(related to Proposition: Complex Numbers as a Vector Space Over the Field of Real Numbers)
We will prove that the complex numbers \(\mathbb C\) form a vector space over the field \(\mathbb R\) with respect to the following maps: \[ \cases{ \mathbb C\times \mathbb C\mapsto \mathbb C:x,y\mapsto x + y:=(a+c,b+d) & \text{(the vector addition)}\\ \mathbb R\times \mathbb C\mapsto \mathbb C:\alpha,x\mapsto \alpha \cdot x:=(\alpha \cdot a,\alpha \cdot b) & \text{(the scalar multiplication)} }\] for any real number \(\alpha\in\mathbb R\) and any complex numbers \(x,y\in\mathbb C\), identified by some ordered pairs of real numbers \(x:=(a,b)\), \(y:=(c,d)\), \(a,b,c,d\in\mathbb R\).

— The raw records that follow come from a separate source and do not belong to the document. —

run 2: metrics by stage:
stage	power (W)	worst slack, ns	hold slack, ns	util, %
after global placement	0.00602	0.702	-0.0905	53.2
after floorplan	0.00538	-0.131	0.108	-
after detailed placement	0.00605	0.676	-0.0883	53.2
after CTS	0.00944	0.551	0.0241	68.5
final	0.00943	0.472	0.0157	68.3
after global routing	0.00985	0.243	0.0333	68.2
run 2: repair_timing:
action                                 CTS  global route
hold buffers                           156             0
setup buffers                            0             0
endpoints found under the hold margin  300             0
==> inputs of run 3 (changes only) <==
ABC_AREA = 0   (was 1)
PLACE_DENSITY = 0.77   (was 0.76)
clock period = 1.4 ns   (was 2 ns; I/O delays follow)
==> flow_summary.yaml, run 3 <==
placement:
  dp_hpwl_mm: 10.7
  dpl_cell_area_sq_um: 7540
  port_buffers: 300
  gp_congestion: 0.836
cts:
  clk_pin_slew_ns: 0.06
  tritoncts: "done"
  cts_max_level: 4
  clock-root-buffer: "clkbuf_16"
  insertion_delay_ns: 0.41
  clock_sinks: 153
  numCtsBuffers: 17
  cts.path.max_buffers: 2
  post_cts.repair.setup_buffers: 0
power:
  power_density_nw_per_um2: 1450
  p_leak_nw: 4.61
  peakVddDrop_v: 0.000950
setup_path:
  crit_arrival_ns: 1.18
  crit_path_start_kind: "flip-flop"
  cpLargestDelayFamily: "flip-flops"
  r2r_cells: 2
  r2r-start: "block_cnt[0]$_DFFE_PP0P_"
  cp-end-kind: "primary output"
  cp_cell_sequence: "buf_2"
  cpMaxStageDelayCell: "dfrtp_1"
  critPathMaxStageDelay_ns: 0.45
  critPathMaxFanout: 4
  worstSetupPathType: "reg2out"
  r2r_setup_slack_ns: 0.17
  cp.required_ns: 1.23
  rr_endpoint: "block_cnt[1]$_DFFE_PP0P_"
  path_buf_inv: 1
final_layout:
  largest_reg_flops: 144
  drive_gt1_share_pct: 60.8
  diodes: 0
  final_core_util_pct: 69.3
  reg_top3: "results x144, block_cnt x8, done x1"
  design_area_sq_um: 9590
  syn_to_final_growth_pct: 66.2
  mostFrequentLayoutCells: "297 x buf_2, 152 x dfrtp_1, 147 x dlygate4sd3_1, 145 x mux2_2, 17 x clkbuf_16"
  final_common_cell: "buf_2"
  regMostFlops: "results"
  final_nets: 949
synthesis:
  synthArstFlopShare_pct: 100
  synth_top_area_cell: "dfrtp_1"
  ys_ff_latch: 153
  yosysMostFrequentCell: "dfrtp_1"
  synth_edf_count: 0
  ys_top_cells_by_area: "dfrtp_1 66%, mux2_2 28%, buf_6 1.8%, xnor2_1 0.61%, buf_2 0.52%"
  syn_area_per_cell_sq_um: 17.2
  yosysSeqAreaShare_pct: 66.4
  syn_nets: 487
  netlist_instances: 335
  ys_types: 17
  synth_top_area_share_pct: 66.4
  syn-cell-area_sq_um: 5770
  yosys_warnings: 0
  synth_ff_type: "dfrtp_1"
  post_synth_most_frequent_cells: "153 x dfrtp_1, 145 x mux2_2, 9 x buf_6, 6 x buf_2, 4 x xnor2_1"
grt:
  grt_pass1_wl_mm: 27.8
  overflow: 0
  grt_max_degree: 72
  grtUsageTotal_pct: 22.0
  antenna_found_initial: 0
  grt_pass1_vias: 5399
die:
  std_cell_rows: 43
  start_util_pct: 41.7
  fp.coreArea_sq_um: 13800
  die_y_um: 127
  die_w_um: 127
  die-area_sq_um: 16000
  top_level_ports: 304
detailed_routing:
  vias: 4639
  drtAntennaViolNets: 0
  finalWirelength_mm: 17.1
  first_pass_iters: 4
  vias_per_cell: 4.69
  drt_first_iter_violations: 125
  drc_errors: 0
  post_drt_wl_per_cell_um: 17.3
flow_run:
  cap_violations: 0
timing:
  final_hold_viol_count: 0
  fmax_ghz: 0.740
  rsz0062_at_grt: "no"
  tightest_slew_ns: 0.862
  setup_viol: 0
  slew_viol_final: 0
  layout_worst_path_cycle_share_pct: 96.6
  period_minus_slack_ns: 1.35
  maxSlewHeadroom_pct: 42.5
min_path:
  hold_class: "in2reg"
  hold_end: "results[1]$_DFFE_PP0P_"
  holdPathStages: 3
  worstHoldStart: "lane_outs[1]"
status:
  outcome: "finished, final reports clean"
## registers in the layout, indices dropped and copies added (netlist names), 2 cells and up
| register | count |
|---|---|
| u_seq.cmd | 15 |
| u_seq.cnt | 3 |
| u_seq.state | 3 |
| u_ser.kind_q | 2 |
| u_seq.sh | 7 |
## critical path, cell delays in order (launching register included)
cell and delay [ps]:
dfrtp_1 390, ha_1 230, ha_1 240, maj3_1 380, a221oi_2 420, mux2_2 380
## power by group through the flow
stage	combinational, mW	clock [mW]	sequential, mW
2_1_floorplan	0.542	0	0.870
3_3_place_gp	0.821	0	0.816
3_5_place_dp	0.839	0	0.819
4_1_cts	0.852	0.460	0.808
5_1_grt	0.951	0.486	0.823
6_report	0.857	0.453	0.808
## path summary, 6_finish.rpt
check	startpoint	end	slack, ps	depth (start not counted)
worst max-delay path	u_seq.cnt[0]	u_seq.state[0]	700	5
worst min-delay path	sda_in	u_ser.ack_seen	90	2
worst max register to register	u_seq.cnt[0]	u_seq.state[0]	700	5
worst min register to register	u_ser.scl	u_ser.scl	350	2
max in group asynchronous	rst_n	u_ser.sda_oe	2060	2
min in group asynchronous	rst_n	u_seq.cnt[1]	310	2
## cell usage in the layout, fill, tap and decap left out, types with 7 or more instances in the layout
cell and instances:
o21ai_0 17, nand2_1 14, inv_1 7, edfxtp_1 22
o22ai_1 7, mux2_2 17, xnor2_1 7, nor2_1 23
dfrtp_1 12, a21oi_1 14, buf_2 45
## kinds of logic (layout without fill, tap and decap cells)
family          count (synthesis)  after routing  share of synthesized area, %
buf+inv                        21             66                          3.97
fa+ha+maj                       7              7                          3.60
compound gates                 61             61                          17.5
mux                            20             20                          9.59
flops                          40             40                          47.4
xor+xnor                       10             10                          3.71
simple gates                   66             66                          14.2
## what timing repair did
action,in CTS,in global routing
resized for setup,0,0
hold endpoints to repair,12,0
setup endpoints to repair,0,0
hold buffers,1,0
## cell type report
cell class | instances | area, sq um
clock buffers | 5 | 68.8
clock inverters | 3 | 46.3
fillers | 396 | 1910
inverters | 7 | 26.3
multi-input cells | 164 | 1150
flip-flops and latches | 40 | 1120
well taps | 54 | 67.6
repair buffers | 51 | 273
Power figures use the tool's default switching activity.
--- config.mk ---
export PLATFORM = sky130hd
export DESIGN_NAME = lsu_decode
export DESIGN_NICKNAME = d
export VERILOG_FILES = /design/src/hdl/lsu_cfg.svh /design/src/hdl/lsu_op_pkg.sv /design/src/hdl/lsu_decode.sv
export SDC_FILE = /design/constraint.sdc
export NUM_CORES = 1
export LEC_CHECK = 0
export ABC_AREA = 1
export BUFFER_PORTS_ARGS = -buffer_cell sky130_fd_sc_hd__buf_2
export CAP_MARGIN = 30
export CORE_AREA = 5 5 42 44
export DETAILED_ROUTE_END_ITERATION = 6
export DIE_AREA = 0 0 47 49
export PLACE_DENSITY = 0.3
export SETUP_SLACK_MARGIN = 0.15
export SLEW_MARGIN = 40
export SYNTH_ARGS = -nofsm -noshare
export SYNTH_HDL_FRONTEND = slang
export SYNTH_SLANG_ARGS = --single-unit
export TNS_END_PERCENT = 100
--- constraint.sdc ---
create_clock -name vclk -period 0.8
set_clock_uncertainty 0.05 [all_clocks]
set_input_delay 0.04 -clock vclk [all_inputs]
set_output_delay 0.04 -clock vclk [all_outputs]
set_load 0.01 [all_outputs]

In particular, we have shown that the real numbers together with addition and multiplication form a field (\(\mathbb R,+,\cdot)\). We have also shown that the complex numbers together with the addition form a commutative group \((\mathbb C, + )\), in particular they form a non-empty set of vectors.
It remains to be shown that for the real numbers \(\alpha,\beta\in\mathbb R\) and the complex numbers \(x,y\in\mathbb C\), the following rules of scalar multiplication hold: 1. \((\alpha + \beta)\cdot x=\alpha\cdot x + \beta\cdot x\), 1. \(\alpha\cdot(x + y)=\alpha\cdot x + \alpha\cdot y\), 1. \((\alpha\cdot \beta)\cdot x=\alpha\cdot (\beta\cdot x)\), 1. If \(1\) is the neutral element of multiplication in \(\mathbb R\), then it is also a neutral element of the scalar multiplication in \(\mathbb C\), i.e. \(1\cdot x=x\).

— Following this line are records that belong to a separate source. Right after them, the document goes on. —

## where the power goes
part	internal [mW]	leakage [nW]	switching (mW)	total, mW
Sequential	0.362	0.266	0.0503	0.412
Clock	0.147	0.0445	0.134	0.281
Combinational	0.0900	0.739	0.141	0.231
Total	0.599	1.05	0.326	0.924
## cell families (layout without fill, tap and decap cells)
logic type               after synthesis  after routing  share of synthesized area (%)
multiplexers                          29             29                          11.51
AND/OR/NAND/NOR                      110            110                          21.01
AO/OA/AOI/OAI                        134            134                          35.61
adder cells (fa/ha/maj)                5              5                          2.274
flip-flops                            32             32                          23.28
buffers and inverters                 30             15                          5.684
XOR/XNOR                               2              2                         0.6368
--- src/hdl/lsu_state_pkg.sv ---
package lsu_state_pkg;

    // load/store controller states
    typedef enum logic [2:0] {
        ST_IDLE,        // waiting for a request
        ST_LOAD_WAIT,   // memory read in flight
        ST_LOAD_DONE,   // read data valid, capture into data_out
        ST_MERGE_WAIT,  // read phase of a byte or half-word store
        ST_STORE        // write strobe to memory
    } lsu_state_t;

endpackage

Using the definition of complex numbers, the above definition of scalar multiplication, the distributivity rule for real numbers and the definition of adding complex numbers, we can confirm the first rule of scalar multiplication:
\[\begin{array}{rcll} (\alpha + \beta)\cdot x&=&(\alpha + \beta)\cdot (a,b)&\text{by definition of complex numbers}\\ &=&((\alpha + \beta)\cdot a,(\alpha + \beta)\cdot b)&\text{by definition of scalar multiplication }\\ &=&((\alpha\cdot a) + (\beta\cdot a),(\alpha\cdot b) + (\beta\cdot b))&\text{by distributivity rule for real numbers}\\ &=&(\alpha\cdot a,\alpha\cdot b) + (\beta\cdot a, \beta\cdot b)&\text{by definition of adding complex numbers}\\ &=&\alpha\cdot x + \beta\cdot x &\text{by definition of complex numbers} \end{array}\]

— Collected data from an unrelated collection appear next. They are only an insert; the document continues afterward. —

===== config.mk =====
export PLATFORM = sky130hd
export DESIGN_NAME = dcache_top
export DESIGN_NICKNAME = d
export VERILOG_FILES = /design/src/rtl/dcache_pkg.sv /design/src/rtl/dcache_mem.sv /design/src/rtl/dcache_load_ctrl.sv /design/src/rtl/dcache_store_ctrl.sv /design/src/rtl/dcache_miss_unit.sv /design/src/rtl/dcache_top.sv
export SDC_FILE = /design/constraint.sdc
export NUM_CORES = 1
export LEC_CHECK = 0
export BUFFER_PORTS_ARGS = -buffer_cell sky130_fd_sc_hd__buf_2
export CAP_MARGIN = 20
export CORE_ASPECT_RATIO = 1.2
export CORE_UTILIZATION = 54
export DETAILED_ROUTE_END_ITERATION = 6
export PLACE_DENSITY = 0.82
export SLEW_MARGIN = 20
export SYNTH_ARGS = -nofsm -noshare
export SYNTH_HDL_FRONTEND = slang
export SYNTH_SLANG_ARGS = --single-unit

===== constraint.sdc =====
create_clock -name clk_i -period 4.6 [get_ports clk_i]
set_clock_uncertainty 0.05 [all_clocks]
set_input_delay 0.92 -clock clk_i [delete_from_list [all_inputs] [get_ports clk_i]]
set_output_delay 0.92 -clock clk_i [all_outputs]
set_load 0.05 [all_outputs]

===== src/rtl/dcache_pkg.sv =====
/*
 * shared types of the write-through data cache
 * address, data and strobe types, core port structs,
 * APB request/response structs, FSM and opcode enums
 */
package dcache_pkg;

  typedef logic [31:0] addr_t;
  typedef logic [31:0] word_t;
  typedef logic [3:0]  strb_t;

  ////////////////////
  // core side ports
  ////////////////////

  typedef struct packed {
    logic  valid;
    addr_t addr;
  } load_req_t;

  typedef struct packed {
    logic  rvalid;
    word_t rdata;
  } load_rsp_t;

  typedef struct packed {
    logic  valid;
    addr_t addr;
    word_t data;
    strb_t strb;
  } store_req_t;

  ////////////////////
  // memory side, APB
  ////////////////////

  typedef struct packed {
    logic  psel;
    logic  penable;
    logic  pwrite;
    addr_t paddr;
    word_t pwdata;
    strb_t pstrb;
  } apb_req_t;

  typedef struct packed {
    logic  pready;
    word_t prdata;
  } apb_rsp_t;

  // current miss unit job
  typedef enum logic [1:0] {OP_REFILL, OP_NC_READ, OP_WRITE} miss_op_e;

  typedef enum logic [1:0] {LD_IDLE, LD_LOOKUP, LD_MISS} load_state_e;
  typedef enum logic [1:0] {MU_IDLE, MU_SETUP, MU_ACCESS} miss_state_e;

endpackage


===== src/rtl/dcache_mem.sv =====
/*
 * direct-mapped tag, valid and data arrays
 * two combinational lookup ports (load, store),
 * refill word write, byte-merged store write, clear-all
 */
`timescale 1ns/1ps

module dcache_mem #(
  parameter int unsigned NumLines  = 8,
  parameter int unsigned LineWords = 4
) (
  input  logic             clk_i,
  input  logic             rst_i,
  input  dcache_pkg::addr_t ld_addr_i,
  input  dcache_pkg::addr_t st_addr_i,
  input  logic             refill_we_i,
  input  dcache_pkg::addr_t refill_addr_i,
  input  dcache_pkg::word_t refill_data_i,
  input  logic             refill_last_i,
  input  logic             st_we_i,
  input  dcache_pkg::word_t st_data_i,
  input  dcache_pkg::strb_t st_strb_i,
  input  logic             clear_all_i,
  output logic             ld_hit_o,
  output dcache_pkg::word_t ld_data_o,
  output logic             st_hit_o
);
  import dcache_pkg::*;

  localparam int unsigned OffW = $clog2(LineWords);
  localparam int unsigned IdxW = $clog2(NumLines);
  localparam int unsigned TagW = 32 - IdxW - OffW - 2;

  typedef struct packed {
    logic [TagW-1:0] tag;
    logic [IdxW-1:0] idx;
    logic [OffW-1:0] off;
    logic [1:0]      byte_off;
  } line_addr_t;

  word_t               data_q [NumLines][LineWords];
  logic [TagW-1:0]     tag_q  [NumLines];
  logic [NumLines-1:0] valid_q;

  line_addr_t ld, st, rf;

  assign ld = line_addr_t'(ld_addr_i);
  assign st = line_addr_t'(st_addr_i);
  assign rf = line_addr_t'(refill_addr_i);

  // tag compare on both ports
  assign ld_hit_o  = valid_q[ld.idx] && (tag_q[ld.idx] == ld.tag);
  assign ld_data_o = data_q[ld.idx][ld.off];
  assign st_hit_o  = valid_q[st.idx] && (tag_q[st.idx] == st.tag);

  // a line stays invalid until its last refill word lands
  always_ff @(posedge clk_i) begin
    if (rst_i || clear_all_i) begin
      valid_q <= '0;
    end else if (refill_we_i) begin
      valid_q[rf.idx] <= refill_last_i;
    end
  end

  always_ff @(posedge clk_i) begin
    if (refill_we_i) begin
      data_q[rf.idx][rf.off] <= refill_data_i;
      tag_q[rf.idx]          <= rf.tag;
    end else if (st_we_i) begin
      // merge store bytes into the cached word
      for (int b = 0; b < 4; b++) begin
        if (st_strb_i[b]) begin
          data_q[st.idx][st.off][8*b +: 8] <= st_data_i[8*b +: 8];
        end
      end
    end
  end

endmodule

In analogy to 1., we can prove the second rule of scalar multiplication:
\[\begin{array}{rcll} \alpha\cdot(x + y)&=&\alpha\cdot((a,b)+ (c,d))&\text{by definition of complex numbers}\\ &=&\alpha\cdot(a+c,b+d)&\text{by definition of adding complex numbers}\\ &=&(\alpha\cdot(a+c),\alpha\cdot(b+d))&\text{by definition of scalar multiplication}\\ &=&((\alpha\cdot a) + (\alpha\cdot c),(\alpha\cdot b) + (\alpha\cdot d))&\text{by distributivity rule for real numbers}\\ &=&(\alpha\cdot a,\alpha\cdot b) + (\alpha\cdot c, \alpha\cdot d)&\text{by definition of adding complex numbers}\\ &=&\alpha\cdot (a,b) + \alpha\cdot (c,d)&\text{by definition of scalar multiplication}\\ &=&\alpha\cdot x + \alpha\cdot y &\text{by definition of complex numbers} \end{array}\]
Using the multiplying real numbers is associative, we can confirm the third rule of scalar multiplication:
\[\begin{array}{rcll} (\alpha \cdot \beta)\cdot x&=&(\alpha \cdot \beta)\cdot (a,b)&\text{by definition of complex numbers}\\ &=&((\alpha \cdot \beta)\cdot a,(\alpha \cdot \beta)\cdot b)&\text{by definition of scalar multiplication }\\ &=&(\alpha \cdot (\beta\cdot a),\alpha \cdot (\beta\cdot b))&\text{by associativity of multiplying real numbers}\\ &=&\alpha \cdot (\beta\cdot a,\beta\cdot b)&\text{by definition of scalar multiplication}\\ &=&\alpha \cdot (\beta\cdot (a,b))&\text{by definition of scalar multiplication}\\ &=&\alpha\cdot (\beta\cdot x)&\text{by definition of complex numbers} \end{array}\]
We have shown the existence of \(1\) as a neutral element of multiplication of real numbers. Obviously,
\[\begin{array}{rcll} 1\cdot x&=&1\cdot (a,b)&\text{by definition of complex numbers}\\ &=&(1\cdot a,1\cdot b)&\text{by definition of scalar multiplication }\\ &=&(a,b)&1\text{ is neutral with respect to the multiplication of real numbers}\\ &=&x&\text{by definition of complex numbers} \end{array}\]